The file data/precipitation.csv contains monthly precipitation data for South-East England between 1916 and 2016 provided by the Met Office. Each row represents a year, and each column a month. To open the data file, use the command below:
import numpy as np
data = np.loadtxt(fname='data/precipitation.csv', delimiter=',')
Open the data file, and print its content. Observe that it is a multi-dimensional Numpy array. Print its shape. How many years are represented ?

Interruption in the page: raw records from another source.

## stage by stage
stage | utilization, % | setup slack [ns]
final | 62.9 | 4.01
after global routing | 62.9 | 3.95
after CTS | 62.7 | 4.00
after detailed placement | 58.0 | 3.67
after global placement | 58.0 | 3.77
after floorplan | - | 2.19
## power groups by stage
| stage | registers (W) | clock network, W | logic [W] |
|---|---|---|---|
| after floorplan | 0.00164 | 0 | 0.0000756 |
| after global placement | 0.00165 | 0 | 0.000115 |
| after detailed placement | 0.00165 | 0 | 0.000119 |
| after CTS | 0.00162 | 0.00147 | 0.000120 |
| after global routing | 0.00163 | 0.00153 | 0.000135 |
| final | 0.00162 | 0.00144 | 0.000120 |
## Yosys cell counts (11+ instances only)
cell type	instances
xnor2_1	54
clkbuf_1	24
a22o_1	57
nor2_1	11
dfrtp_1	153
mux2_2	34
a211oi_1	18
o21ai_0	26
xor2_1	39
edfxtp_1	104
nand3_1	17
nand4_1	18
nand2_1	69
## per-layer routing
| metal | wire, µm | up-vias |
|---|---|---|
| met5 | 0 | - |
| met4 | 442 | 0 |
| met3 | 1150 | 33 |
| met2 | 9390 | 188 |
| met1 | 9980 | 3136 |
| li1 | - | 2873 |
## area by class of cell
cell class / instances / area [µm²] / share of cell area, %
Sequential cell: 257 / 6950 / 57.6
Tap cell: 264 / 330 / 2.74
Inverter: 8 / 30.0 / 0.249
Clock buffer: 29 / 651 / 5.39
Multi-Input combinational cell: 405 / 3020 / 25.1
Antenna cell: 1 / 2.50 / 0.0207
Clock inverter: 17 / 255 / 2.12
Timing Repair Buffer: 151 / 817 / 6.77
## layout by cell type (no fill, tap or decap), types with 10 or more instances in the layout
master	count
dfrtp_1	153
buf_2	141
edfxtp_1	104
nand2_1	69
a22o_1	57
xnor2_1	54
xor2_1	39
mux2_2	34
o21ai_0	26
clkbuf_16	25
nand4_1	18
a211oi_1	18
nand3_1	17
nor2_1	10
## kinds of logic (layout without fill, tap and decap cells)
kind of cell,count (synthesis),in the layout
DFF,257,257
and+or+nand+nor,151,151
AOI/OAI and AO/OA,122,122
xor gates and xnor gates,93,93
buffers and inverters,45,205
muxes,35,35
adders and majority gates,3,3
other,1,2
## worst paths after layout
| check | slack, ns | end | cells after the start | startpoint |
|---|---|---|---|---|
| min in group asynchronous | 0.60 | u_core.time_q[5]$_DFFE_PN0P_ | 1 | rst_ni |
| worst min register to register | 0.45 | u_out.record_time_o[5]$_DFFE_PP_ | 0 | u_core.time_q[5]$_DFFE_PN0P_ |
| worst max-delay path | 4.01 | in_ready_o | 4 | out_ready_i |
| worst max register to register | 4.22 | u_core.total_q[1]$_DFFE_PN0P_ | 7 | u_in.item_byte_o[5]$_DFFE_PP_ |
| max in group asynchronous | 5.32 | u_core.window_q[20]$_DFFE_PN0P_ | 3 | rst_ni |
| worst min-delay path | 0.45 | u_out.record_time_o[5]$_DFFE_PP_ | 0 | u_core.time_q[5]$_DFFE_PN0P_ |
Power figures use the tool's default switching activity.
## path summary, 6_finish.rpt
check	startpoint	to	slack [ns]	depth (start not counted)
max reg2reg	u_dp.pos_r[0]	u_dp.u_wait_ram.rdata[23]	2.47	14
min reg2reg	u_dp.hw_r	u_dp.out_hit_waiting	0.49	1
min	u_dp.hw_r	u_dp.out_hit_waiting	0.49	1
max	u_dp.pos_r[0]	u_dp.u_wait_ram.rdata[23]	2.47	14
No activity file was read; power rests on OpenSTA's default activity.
### src/sv/msnp_ram.sv
module msnp_ram #(
  parameter int WIDTH = 8,
  parameter int DEPTH = 16
) (
  input  logic                     clk,
  input  logic                     we,
  input  logic [$clog2(DEPTH)-1:0] waddr,
  input  logic [WIDTH-1:0]         wdata,
  input  logic [$clog2(DEPTH)-1:0] raddr,
  output logic [WIDTH-1:0]         rdata
);

  logic [WIDTH-1:0] mem [DEPTH];

  always_ff @(posedge clk) begin
    if (we) begin
      mem[waddr] <= wdata;
    end
    rdata <= mem[raddr];
  end

endmodule
[src/rtl/rtc_i2c_pkg.sv]
// Types, codes and helper functions for the RTC I2C time transfer block.
// No dependencies; used by the sequencer, the top level and the testbench.
package rtc_i2c_pkg;

  typedef enum logic [1:0] {
    OP_IDLE = 2'd0,
    OP_READ = 2'd1,
    OP_SET  = 2'd2
  } op_t;

  typedef enum logic [2:0] {
    K_START     = 3'd0,
    K_WRITE     = 3'd1,
    K_READ_ACK  = 3'd2,
    K_READ_NACK = 3'd3,
    K_STOP      = 3'd4
  } kind_t;

  localparam logic [1:0] CMD_TICK = 2'd0;
  localparam logic [1:0] CMD_READ = 2'd1;
  localparam logic [1:0] CMD_SET  = 2'd2;

  localparam logic [6:0] ADDR_RESET = 7'd104;
  localparam logic [3:0] READ_STEPS = 4'd13;
  localparam logic [3:0] SET_STEPS  = 4'd11;
  localparam logic [4:0] BIT_PHASES = 5'd16;
  localparam logic [4:0] BYTE_LEN   = 5'd17;
  localparam logic [4:0] EDGE_LEN   = 5'd2;
  localparam logic [7:0] REG_ZERO   = 8'h00;
  localparam logic [7:0] SEC_MASK   = 8'h7F;
  localparam logic [7:0] HOUR_MASK  = 8'h3F;
  localparam int         NUM_BYTES  = 7;

  typedef struct packed {
    logic [1:0] command;
    logic       sda_in;
    logic [5:0] set_seconds;
    logic [5:0] set_minutes;
    logic [4:0] set_hours;
    logic [2:0] set_weekday;
    logic [4:0] set_day;
    logic [3:0] set_month;
    logic [6:0] set_year;
  } item_t;

  typedef struct packed {
    logic       scl_out;
    logic       sda_out;
    logic       busy_res;
    logic       done_res;
    logic [6:0] got_seconds;
    logic [7:0] got_minutes;
    logic [5:0] got_hours;
    logic [7:0] got_weekday;
    logic [7:0] got_day;
    logic [7:0] got_month;
    logic [7:0] got_year;
  } result_t;

  // binary to packed BCD; tens = (v * 205) >> 11 is exact for v < 1029
  function automatic logic [7:0] dec_bcd(input logic [6:0] v);
    logic [14:0] prod;
    logic [3:0]  q;
    logic [6:0]  r;
    prod = 15'(v) * 15'd205;
    q    = prod[14:11];
    r    = v - 7'(7'(q) * 7'd10);
    return {q, r[3:0]};
  endfunction

  // packed BCD to binary, non-BCD nibbles pass through the same formula
  function automatic logic [7:0] bcd_dec(input logic [7:0] v);
    return 8'(8'(v[7:4]) * 8'd10) + 8'(v[3:0]);
  endfunction

  function automatic kind_t kind_of(input op_t op, input logic [3:0] s);
    kind_t k;
    k = K_STOP;
    case (op)
      OP_READ: begin
        if (s == 4'd0 || s == 4'd3) k = K_START;
        else if (s == 4'd1 || s == 4'd2 || s == 4'd4) k = K_WRITE;
        else if (s >= 4'd5 && s <= 4'd10) k = K_READ_ACK;
        else if (s == 4'd11) k = K_READ_NACK;
        else k = K_STOP;
      end
      default: begin
        if (s == 4'd0) k = K_START;
        else if (s >= 4'd1 && s <= 4'd9) k = K_WRITE;
        else k = K_STOP;
      end
    endcase
    return k;
  endfunction

endpackage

Write a function that converts a length in mm into a length in inches. Use this function to convert the precipitation data into inches in a vectorized way.
With a for
loop, print (in a formatted way) for each month, the year where the monthly precipitation was the highest. A line like:
The maximal precipitation for January is 181.9 mm/month and was reached in 2014.
is expected.
Hint: you should use the max and argmax functions provided by Numpy.